● EXERCISE DETAILS
Search the listing for the word "more" and copy every line where it turns up.
+++++
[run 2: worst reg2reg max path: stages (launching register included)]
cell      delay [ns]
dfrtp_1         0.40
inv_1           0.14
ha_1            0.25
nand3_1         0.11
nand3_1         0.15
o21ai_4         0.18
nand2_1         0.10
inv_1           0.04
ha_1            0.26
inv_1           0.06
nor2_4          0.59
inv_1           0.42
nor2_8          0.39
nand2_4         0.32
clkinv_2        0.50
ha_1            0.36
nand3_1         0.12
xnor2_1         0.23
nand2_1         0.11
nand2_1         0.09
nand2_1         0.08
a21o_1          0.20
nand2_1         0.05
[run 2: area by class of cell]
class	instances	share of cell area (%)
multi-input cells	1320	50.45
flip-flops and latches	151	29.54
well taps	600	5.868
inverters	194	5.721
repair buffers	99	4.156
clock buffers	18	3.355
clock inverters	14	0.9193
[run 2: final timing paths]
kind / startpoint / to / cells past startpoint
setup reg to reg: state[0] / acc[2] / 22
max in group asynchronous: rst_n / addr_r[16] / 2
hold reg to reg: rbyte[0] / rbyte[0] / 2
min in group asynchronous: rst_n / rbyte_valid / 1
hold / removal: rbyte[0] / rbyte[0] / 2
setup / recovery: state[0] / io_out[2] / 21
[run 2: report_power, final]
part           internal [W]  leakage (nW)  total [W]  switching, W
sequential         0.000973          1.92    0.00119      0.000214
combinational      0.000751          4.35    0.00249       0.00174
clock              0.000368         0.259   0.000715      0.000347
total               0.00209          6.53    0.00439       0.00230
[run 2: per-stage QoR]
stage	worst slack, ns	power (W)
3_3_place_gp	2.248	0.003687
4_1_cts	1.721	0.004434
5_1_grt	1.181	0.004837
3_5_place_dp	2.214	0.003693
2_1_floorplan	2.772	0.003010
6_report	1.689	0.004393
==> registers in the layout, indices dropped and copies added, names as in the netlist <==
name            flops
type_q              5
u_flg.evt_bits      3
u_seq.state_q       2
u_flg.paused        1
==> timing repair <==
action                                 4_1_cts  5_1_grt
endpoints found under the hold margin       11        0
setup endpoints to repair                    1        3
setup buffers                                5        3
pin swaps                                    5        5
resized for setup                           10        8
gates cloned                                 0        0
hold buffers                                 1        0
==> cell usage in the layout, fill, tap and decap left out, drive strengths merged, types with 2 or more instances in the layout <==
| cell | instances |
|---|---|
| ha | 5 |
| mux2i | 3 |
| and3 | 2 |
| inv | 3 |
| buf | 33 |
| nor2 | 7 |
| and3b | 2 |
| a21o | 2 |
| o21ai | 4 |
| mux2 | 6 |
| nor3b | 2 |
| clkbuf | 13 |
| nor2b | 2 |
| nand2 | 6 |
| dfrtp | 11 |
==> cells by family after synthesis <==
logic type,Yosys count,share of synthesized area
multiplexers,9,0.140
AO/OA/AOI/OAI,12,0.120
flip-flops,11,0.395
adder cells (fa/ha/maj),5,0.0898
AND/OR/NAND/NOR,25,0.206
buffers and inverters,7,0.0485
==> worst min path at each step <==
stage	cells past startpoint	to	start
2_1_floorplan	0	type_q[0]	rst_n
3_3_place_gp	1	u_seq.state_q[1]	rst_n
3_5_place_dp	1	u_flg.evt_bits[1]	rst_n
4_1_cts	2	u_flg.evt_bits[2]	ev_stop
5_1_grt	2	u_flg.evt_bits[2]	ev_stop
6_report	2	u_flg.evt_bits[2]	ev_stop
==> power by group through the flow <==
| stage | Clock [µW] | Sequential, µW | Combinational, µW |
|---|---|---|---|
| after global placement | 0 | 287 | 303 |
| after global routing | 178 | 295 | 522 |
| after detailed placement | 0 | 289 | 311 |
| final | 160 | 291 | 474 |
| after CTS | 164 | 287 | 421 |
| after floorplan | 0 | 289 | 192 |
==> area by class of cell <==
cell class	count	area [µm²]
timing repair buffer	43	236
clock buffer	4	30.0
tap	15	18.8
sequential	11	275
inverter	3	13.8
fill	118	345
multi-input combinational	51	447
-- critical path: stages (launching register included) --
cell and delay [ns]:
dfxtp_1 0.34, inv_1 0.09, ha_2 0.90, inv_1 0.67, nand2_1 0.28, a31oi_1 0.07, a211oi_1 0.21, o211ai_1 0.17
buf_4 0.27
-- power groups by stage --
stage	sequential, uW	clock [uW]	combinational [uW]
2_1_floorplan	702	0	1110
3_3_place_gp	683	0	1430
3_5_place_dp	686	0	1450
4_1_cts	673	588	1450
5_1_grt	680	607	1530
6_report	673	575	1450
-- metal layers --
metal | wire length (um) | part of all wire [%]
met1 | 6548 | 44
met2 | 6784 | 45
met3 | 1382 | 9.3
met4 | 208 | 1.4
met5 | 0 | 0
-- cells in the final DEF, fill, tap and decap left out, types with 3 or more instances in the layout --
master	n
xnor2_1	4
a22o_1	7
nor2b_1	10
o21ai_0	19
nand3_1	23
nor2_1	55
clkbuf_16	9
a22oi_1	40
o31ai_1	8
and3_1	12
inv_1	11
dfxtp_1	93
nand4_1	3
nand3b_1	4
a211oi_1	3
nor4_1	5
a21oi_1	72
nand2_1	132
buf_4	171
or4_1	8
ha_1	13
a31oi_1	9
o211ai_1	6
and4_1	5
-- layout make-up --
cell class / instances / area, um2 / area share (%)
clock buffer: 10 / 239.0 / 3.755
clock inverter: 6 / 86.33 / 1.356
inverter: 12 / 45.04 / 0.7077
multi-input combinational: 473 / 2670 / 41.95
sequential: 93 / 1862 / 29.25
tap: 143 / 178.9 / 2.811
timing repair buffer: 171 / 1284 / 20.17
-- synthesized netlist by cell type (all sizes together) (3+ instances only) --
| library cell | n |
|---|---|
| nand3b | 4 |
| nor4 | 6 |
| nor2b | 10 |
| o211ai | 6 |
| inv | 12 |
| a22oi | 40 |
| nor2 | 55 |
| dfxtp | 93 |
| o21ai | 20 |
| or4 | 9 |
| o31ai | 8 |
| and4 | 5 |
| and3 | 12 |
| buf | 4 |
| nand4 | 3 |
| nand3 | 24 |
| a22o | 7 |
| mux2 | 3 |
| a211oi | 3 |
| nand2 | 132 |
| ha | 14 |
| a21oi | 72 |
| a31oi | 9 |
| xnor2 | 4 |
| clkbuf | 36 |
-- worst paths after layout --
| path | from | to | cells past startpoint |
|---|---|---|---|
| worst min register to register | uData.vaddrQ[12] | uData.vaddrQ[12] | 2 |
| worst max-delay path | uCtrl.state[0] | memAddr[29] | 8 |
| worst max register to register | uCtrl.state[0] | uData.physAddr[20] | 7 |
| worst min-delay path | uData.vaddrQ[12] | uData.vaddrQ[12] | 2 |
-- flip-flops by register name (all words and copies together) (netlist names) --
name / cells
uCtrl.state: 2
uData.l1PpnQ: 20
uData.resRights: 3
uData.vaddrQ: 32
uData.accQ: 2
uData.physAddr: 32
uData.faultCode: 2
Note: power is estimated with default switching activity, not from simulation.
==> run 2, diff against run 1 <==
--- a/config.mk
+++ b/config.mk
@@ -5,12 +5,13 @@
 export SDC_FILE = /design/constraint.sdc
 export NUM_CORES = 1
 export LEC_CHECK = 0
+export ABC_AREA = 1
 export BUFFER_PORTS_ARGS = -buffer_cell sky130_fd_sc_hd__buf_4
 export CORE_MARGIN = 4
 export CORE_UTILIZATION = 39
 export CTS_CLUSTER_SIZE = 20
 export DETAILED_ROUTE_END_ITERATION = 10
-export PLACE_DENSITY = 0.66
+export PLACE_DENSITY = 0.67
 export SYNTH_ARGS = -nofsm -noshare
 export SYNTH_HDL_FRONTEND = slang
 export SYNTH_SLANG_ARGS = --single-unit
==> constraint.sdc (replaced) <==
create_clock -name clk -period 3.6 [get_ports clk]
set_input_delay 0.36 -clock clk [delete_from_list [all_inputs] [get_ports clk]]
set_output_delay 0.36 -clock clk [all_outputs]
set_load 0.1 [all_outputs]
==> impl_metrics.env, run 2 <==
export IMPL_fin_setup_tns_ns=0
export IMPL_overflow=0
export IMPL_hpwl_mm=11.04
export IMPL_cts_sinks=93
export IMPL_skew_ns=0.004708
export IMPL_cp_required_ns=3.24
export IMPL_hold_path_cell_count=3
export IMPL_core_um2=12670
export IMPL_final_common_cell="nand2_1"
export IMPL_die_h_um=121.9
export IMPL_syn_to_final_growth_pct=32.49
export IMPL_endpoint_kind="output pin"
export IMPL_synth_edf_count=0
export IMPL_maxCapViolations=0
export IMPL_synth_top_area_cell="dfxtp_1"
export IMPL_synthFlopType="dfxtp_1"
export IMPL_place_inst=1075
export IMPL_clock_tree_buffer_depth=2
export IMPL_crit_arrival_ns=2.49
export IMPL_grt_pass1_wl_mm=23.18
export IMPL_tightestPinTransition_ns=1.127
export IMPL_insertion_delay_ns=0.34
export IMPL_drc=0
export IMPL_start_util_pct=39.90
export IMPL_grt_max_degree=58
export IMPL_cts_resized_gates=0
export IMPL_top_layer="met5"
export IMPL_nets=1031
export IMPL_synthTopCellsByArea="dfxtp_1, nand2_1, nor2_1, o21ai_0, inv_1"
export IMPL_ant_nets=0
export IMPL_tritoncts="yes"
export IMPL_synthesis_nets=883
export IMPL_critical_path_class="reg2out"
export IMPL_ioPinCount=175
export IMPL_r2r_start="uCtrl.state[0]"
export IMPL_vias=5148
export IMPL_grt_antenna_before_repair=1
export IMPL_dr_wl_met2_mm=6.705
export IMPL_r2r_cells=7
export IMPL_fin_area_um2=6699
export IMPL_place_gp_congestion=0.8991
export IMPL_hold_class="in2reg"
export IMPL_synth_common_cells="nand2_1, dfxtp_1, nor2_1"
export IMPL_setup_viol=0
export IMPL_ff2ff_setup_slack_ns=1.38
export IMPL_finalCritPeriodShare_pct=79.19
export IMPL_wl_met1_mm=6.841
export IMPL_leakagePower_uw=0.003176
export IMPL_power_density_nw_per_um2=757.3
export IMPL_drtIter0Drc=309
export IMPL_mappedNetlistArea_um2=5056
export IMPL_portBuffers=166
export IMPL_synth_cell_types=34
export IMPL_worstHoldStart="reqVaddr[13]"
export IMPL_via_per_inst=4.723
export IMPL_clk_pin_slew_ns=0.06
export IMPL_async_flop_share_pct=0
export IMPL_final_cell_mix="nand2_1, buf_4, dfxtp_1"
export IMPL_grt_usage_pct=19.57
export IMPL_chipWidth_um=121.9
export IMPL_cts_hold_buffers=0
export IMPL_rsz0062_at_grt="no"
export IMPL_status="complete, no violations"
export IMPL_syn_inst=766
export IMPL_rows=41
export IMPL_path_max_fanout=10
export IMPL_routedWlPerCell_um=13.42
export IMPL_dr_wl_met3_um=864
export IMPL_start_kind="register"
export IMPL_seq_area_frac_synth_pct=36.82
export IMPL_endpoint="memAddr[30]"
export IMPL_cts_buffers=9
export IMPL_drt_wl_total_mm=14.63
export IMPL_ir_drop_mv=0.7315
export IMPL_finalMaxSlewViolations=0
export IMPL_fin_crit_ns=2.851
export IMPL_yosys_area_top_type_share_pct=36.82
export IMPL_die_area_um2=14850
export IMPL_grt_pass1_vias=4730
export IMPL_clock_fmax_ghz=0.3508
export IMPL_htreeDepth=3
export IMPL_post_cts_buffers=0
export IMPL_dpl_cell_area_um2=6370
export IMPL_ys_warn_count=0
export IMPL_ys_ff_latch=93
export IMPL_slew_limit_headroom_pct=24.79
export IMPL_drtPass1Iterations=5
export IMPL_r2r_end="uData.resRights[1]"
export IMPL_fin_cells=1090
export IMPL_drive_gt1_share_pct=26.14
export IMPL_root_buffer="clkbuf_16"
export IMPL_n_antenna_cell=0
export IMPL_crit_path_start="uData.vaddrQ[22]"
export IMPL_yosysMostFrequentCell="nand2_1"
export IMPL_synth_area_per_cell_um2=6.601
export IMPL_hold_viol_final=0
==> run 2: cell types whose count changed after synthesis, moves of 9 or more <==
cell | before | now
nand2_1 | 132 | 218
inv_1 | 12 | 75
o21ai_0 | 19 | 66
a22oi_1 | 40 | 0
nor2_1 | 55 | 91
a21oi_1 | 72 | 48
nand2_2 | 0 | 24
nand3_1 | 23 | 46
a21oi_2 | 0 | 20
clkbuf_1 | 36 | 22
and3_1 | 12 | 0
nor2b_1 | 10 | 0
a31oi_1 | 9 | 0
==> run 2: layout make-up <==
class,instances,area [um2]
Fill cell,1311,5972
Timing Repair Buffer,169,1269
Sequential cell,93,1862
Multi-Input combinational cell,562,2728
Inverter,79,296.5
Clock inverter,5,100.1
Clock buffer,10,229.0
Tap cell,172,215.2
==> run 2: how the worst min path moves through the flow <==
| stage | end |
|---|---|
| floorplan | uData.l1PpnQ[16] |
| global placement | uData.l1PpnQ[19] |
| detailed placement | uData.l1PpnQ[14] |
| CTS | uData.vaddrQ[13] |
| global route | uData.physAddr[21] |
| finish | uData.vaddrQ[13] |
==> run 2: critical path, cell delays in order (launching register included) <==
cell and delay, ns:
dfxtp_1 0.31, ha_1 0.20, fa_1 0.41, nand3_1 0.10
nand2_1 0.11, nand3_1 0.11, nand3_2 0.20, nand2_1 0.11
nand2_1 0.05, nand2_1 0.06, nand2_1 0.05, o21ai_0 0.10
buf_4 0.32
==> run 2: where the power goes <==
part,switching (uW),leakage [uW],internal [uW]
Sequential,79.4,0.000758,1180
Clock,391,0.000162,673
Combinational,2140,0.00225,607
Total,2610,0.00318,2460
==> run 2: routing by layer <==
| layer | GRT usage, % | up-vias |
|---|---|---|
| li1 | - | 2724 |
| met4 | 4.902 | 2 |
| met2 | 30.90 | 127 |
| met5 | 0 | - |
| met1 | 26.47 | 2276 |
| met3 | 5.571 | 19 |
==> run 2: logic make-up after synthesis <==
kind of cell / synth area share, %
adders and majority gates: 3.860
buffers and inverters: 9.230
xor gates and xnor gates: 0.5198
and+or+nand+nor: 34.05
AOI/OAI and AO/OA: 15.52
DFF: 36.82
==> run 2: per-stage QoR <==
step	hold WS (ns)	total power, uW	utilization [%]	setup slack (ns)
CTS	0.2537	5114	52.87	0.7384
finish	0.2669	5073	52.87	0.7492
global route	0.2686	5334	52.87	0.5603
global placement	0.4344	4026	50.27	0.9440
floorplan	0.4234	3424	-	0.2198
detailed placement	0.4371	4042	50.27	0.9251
$ cat src/rtl/errinj_action_ctrl.sv
module errinj_action_ctrl
   import eia_pkg::*;
#(
   parameter int                ADDR_W   = 48,
   parameter int                BUSY_CYC = 16,
   parameter logic [TYPE_W-1:0] CAPS     = 32'h0000_0FFF,
   parameter logic [31:0]       NOM_US   = 32'd25,
   parameter logic [31:0]       MAX_US   = 32'd200,
   parameter logic [63:0]       TRIG_PTR = 64'h0000_0000_8000_1000
) (
   input  logic              clk,
   input  logic              rst_n,
   input  logic              act_valid,
   input  logic [7:0]        act_code,
   input  logic [31:0]       act_wdata,
   input  logic [ADDR_W-1:0] act_addr,
   input  logic              act_addr_ok,
   output logic              rsp_valid,
   output logic [63:0]       rsp_data,
   output logic              inj_pulse,
   output logic [31:0]       inj_class,
   output logic [ADDR_W-1:0] inj_addr,
   output logic              inj_addr_vld
);

   generate
      if (BUSY_CYC < 1) begin : g_bad_busy
         $error("BUSY_CYC must be at least 1");
      end
      if (ADDR_W < 1 || ADDR_W > 64) begin : g_bad_addr
         $error("ADDR_W must lie in 1..64");
      end
   endgenerate

   eia_strb_t         strb;
   logic              exec_go;
   logic              busy;
   eia_stat_e         status;
   logic [TYPE_W-1:0] eff_type;
   logic [ADDR_W-1:0] tgt_addr;
   logic              tgt_vld;
   logic [63:0]       rsp_next;
   logic              rsp_valid_q;
   logic [63:0]       rsp_data_q;

   eia_decode i_decode (
      .act_valid (act_valid),
      .act_code  (act_code),
      .strb      (strb)
   );

   eia_stage #(.ADDR_W(ADDR_W)) i_stage (
      .clk       (clk),
      .rst_n     (rst_n),
      .set_plain (strb.set_plain),
      .set_tadr  (strb.set_tadr),
      .close_s   (strb.close_s),
      .exec_go   (exec_go),
      .wdata     (act_wdata),
      .addr_in   (act_addr),
      .addr_ok   (act_addr_ok),
      .eff_type  (eff_type),
      .tgt_addr  (tgt_addr),
      .tgt_vld   (tgt_vld)
   );

   eia_seq #(.ADDR_W(ADDR_W), .BUSY_CYC(BUSY_CYC), .CAPS(CAPS)) i_seq (
      .clk          (clk),
      .rst_n        (rst_n),
      .open_s       (strb.open_s),
      .close_s      (strb.close_s),
      .exec_s       (strb.exec_s),
      .eff_type     (eff_type),
      .tgt_addr     (tgt_addr),
      .tgt_vld      (tgt_vld),
      .exec_go      (exec_go),
      .busy         (busy),
      .status       (status),
      .inj_pulse    (inj_pulse),
      .inj_class    (inj_class),
      .inj_addr     (inj_addr),
      .inj_addr_vld (inj_addr_vld)
   );

   always_comb begin
      rsp_next = '0;
      if (strb.q_trig)      rsp_next = TRIG_PTR;
      else if (strb.q_caps) rsp_next = {32'd0, CAPS};
      else if (strb.q_busy) rsp_next = {63'd0, busy};
      else if (strb.q_stat) rsp_next = {62'd0, status};
      else if (strb.q_time) rsp_next = {MAX_US, NOM_US};
   end

   always_ff @(posedge clk) begin
      if (!rst_n) begin
         rsp_valid_q <= 1'b0;
         rsp_data_q  <= '0;
      end else begin
         rsp_valid_q <= act_valid;
         rsp_data_q  <= rsp_next;
      end
   end

   assign rsp_valid = rsp_valid_q;
   assign rsp_data  = rsp_data_q;


   rsp_follow_chk: assert property (@(posedge clk) disable iff (!rst_n)
      act_valid |=> rsp_valid);


   unknown_zero_chk: assert property (@(posedge clk) disable iff (!rst_n)
      (act_valid && act_code > 8'h09) |=> (rsp_data == '0));

endmodule
## src/rtl/mld_pkg.sv

```systemverilog
package mld_pkg;

  localparam int NCAND = 4;

  // Candidate index is {bit_s1, bit_s2}; bit 1 means symbol -1.
  function automatic logic cand_neg_s1(input int unsigned idx);
    return idx[1];
  endfunction

  function automatic logic cand_neg_s2(input int unsigned idx);
    return idx[0];
  endfunction

endpackage

```

## src/rtl/mld_rst_sync.sv

```systemverilog
module mld_rst_sync #(
  parameter int STAGES = 2
) (
  input  logic clk,
  input  logic rst_n,
  output logic rst_sync_n
);

  logic [STAGES-1:0] sh_q;
  logic [STAGES-1:0] sh_d;

  always_comb begin
    sh_d = {sh_q[STAGES-2:0], 1'b1};
  end

  always_ff @(posedge clk or negedge rst_n) begin
    if (!rst_n) sh_q <= '0;
    else        sh_q <= sh_d;
  end

  assign rst_sync_n = sh_q[STAGES-1];

endmodule

```

## src/rtl/mld_axis_metric.sv

```systemverilog
module mld_axis_metric
  import mld_pkg::*;
#(
  parameter int DW = 12,
  localparam int AW = DW + 2
) (
  input  logic signed [DW-1:0]       y,
  input  logic signed [DW-1:0]       ha,
  input  logic signed [DW-1:0]       hb,
  output logic [NCAND-1:0][AW-1:0]   mag
);

  logic signed [AW-1:0] y_x;
  logic signed [AW-1:0] ha_x;
  logic signed [AW-1:0] hb_x;

  always_comb begin
    y_x  = AW'(y);
    ha_x = AW'(ha);
    hb_x = AW'(hb);
  end

  for (genvar k = 0; k < NCAND; k++) begin : g_cand
    logic signed [AW-1:0] term_a;
    logic signed [AW-1:0] term_b;
    logic signed [AW-1:0] resid;

    always_comb begin
      term_a = cand_neg_s1(k) ? -ha_x : ha_x;
      term_b = cand_neg_s2(k) ? -hb_x : hb_x;
      resid  = y_x - term_a - term_b;
      mag[k] = resid[AW-1] ? AW'(-resid) : AW'(resid);
    end
  end

endmodule

```

## src/rtl/mld_min_tree.sv

```systemverilog
module mld_min_tree
  import mld_pkg::*;
#(
  parameter int MW = 15
) (
  input  logic [NCAND-1:0][MW-1:0] metric,
  output logic [1:0]               win_idx,
  output logic [MW-1:0]            win_val
);

  logic [1:0][MW-1:0] pair_val;
  logic [1:0]         pair_sel;

  // Level 1: the right entry wins only when strictly smaller.
  for (genvar p = 0; p < 2; p++) begin : g_pair
    always_comb begin
      pair_sel[p] = metric[2*p+1] < metric[2*p];
      pair_val[p] = pair_sel[p] ? metric[2*p+1] : metric[2*p];
    end
  end

  logic hi_wins;

  always_comb begin
    hi_wins = pair_val[1] < pair_val[0];
    win_val = hi_wins ? pair_val[1] : pair_val[0];
    win_idx = hi_wins ? {1'b1, pair_sel[1]} : {1'b0, pair_sel[0]};
  end

endmodule

```

## src/rtl/mld_2x2_bpsk_det.sv

```systemverilog
module mld_2x2_bpsk_det
  import mld_pkg::*;
#(
  parameter int DW = 12,
  localparam int AW = DW + 2,
  localparam int MW = DW + 3
) (
  input  logic                 clk,
  input  logic                 rst_n,
  input  logic                 in_valid,
  input  logic signed [DW-1:0] y1_re,
  input  logic signed [DW-1:0] y1_im,
  input  logic signed [DW-1:0] y2_re,
  input  logic signed [DW-1:0] y2_im,
  input  logic signed [DW-1:0] h11_re,
  input  logic signed [DW-1:0] h11_im,
  input  logic signed [DW-1:0] h12_re,
  input  logic signed [DW-1:0] h12_im,
  input  logic signed [DW-1:0] h21_re,
  input  logic signed [DW-1:0] h21_im,
  input  logic signed [DW-1:0] h22_re,
  input  logic signed [DW-1:0] h22_im,
  output logic                 out_valid,
  output logic                 det_s1,
  output logic                 det_s2,
  output logic [MW-1:0]        min_metric
);

  localparam int NAX = 4;

  logic rst_sync_n;

  mld_rst_sync #(.STAGES(2)) u_rst_sync (
    .clk        (clk),
    .rst_n      (rst_n),
    .rst_sync_n (rst_sync_n)
  );

  // Axis order: rx1 real, rx1 imag, rx2 real, rx2 imag.
  logic [NAX-1:0][DW-1:0] ax_y;
  logic [NAX-1:0][DW-1:0] ax_ha;
  logic [NAX-1:0][DW-1:0] ax_hb;

  always_comb begin
    ax_y  = {y2_im,  y2_re,  y1_im,  y1_re};
    ax_ha = {h21_im, h21_re, h11_im, h11_re};
    ax_hb = {h22_im, h22_re, h12_im, h12_re};
  end

  logic [NAX-1:0][NCAND-1:0][AW-1:0] ax_mag;

  for (genvar a = 0; a < NAX; a++) begin : g_axis
    mld_axis_metric #(.DW(DW)) u_axis (
      .y   (ax_y[a]),
      .ha  (ax_ha[a]),
      .hb  (ax_hb[a]),
      .mag (ax_mag[a])
    );
  end

  logic [NCAND-1:0][MW-1:0] metric_d;

  always_comb begin
    for (int k = 0; k < NCAND; k++) begin
      metric_d[k] = '0;
      for (int a = 0; a < NAX; a++) begin
        metric_d[k] = metric_d[k] + MW'(ax_mag[a][k]);
      end
    end
  end

  // Stage 1: candidate metrics
  logic [NCAND-1:0][MW-1:0] metric_q;
  logic [NCAND-1:0][MW-1:0] metric_nxt;
  logic                     v1_q;
  logic                     v1_nxt;
  logic                     s1_en;

  always_comb begin
    s1_en      = in_valid;
    v1_nxt     = in_valid;
    metric_nxt = s1_en ? metric_d : metric_q;
  end

  always_ff @(posedge clk or negedge rst_sync_n) begin
    if (!rst_sync_n) begin
      v1_q     <= 1'b0;
      metric_q <= '0;
    end else begin
      v1_q     <= v1_nxt;
      metric_q <= metric_nxt;
    end
  end

  logic [1:0]    win_idx;
  logic [MW-1:0] win_val;

  mld_min_tree #(.MW(MW)) u_min (
    .metric  (metric_q),
    .win_idx (win_idx),
    .win_val (win_val)
  );

  // Stage 2: selected result
  logic [1:0]    idx_q;
  logic [1:0]    idx_nxt;
  logic [MW-1:0] val_q;
  logic [MW-1:0] val_nxt;
  logic          v2_q;
  logic          v2_nxt;
  logic          s2_en;

  always_comb begin
    s2_en   = v1_q;
    v2_nxt  = v1_q;
    idx_nxt = s2_en ? win_idx : idx_q;
    val_nxt = s2_en ? win_val : val_q;
  end

  always_ff @(posedge clk or negedge rst_sync_n) begin
    if (!rst_sync_n) begin
      v2_q  <= 1'b0;
      idx_q <= '0;
      val_q <= '0;
    end else begin
      v2_q  <= v2_nxt;
      idx_q <= idx_nxt;
      val_q <= val_nxt;
    end
  end

  assign out_valid  = v2_q;
  assign det_s1     = idx_q[1];
  assign det_s2     = idx_q[0];
  assign min_metric = val_q;

endmodule

```

## config.mk

```make
export PLATFORM = sky130hd
export DESIGN_NAME = mld_2x2_bpsk_det
export DESIGN_NICKNAME = d
export VERILOG_FILES = /design/src/rtl/mld_pkg.sv /design/src/rtl/mld_rst_sync.sv /design/src/rtl/mld_axis_metric.sv /design/src/rtl/mld_min_tree.sv /design/src/rtl/mld_2x2_bpsk_det.sv
export SDC_FILE = /design/constraint.sdc
export NUM_CORES = 1
export LEC_CHECK = 0
export BUFFER_PORTS_ARGS = -buffer_cell sky130_fd_sc_hd__buf_2
export CAP_MARGIN = 25
export CELL_PAD_IN_SITES_DETAIL_PLACEMENT = 0
export CELL_PAD_IN_SITES_GLOBAL_PLACEMENT = 1
export CORE_AREA = 2 2 307 309
export DETAILED_ROUTE_END_ITERATION = 8
export DIE_AREA = 0 0 309 311
export PLACE_DENSITY = 0.65
export SETUP_SLACK_MARGIN = 0.05
export SYNTH_ARGS = -nofsm -noshare
export SYNTH_HDL_FRONTEND = slang
export SYNTH_SLANG_ARGS = --single-unit
```

## constraint.sdc

```tcl
create_clock -name clk -period 3.6 [get_ports clk]
set_clock_uncertainty 0.1 [all_clocks]
set_input_delay 0.72 -clock clk [delete_from_list [all_inputs] [get_ports clk]]
set_output_delay 0.72 -clock clk [all_outputs]
set_load 0.01 [all_outputs]
```

==> results of run 1 <==
## worst min path at each step
stage / endpoint / cells past startpoint / startpoint / slack, ns
after floorplan: u_rst_sync.sh_q[1] / 0 / u_rst_sync.sh_q[0] / 0.23
after global placement: u_rst_sync.sh_q[1] / 0 / u_rst_sync.sh_q[0] / 0.24
after detailed placement: u_rst_sync.sh_q[1] / 0 / u_rst_sync.sh_q[0] / 0.24
after CTS: u_rst_sync.sh_q[1] / 1 / rst_n / 0.05
after global routing: u_rst_sync.sh_q[1] / 1 / rst_n / 0.06
final: u_rst_sync.sh_q[1] / 1 / rst_n / 0.06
+++++
● WRITTEN RESPONSE
==> cell usage in the layout, fill, tap and decap left out, drive strengths merged, types with 2 or more instances in the layout <==
-- cells in the final DEF, fill, tap and decap left out, types with 3 or more instances in the layout --
==> run 2: cell types whose count changed after synthesis, moves of 9 or more <==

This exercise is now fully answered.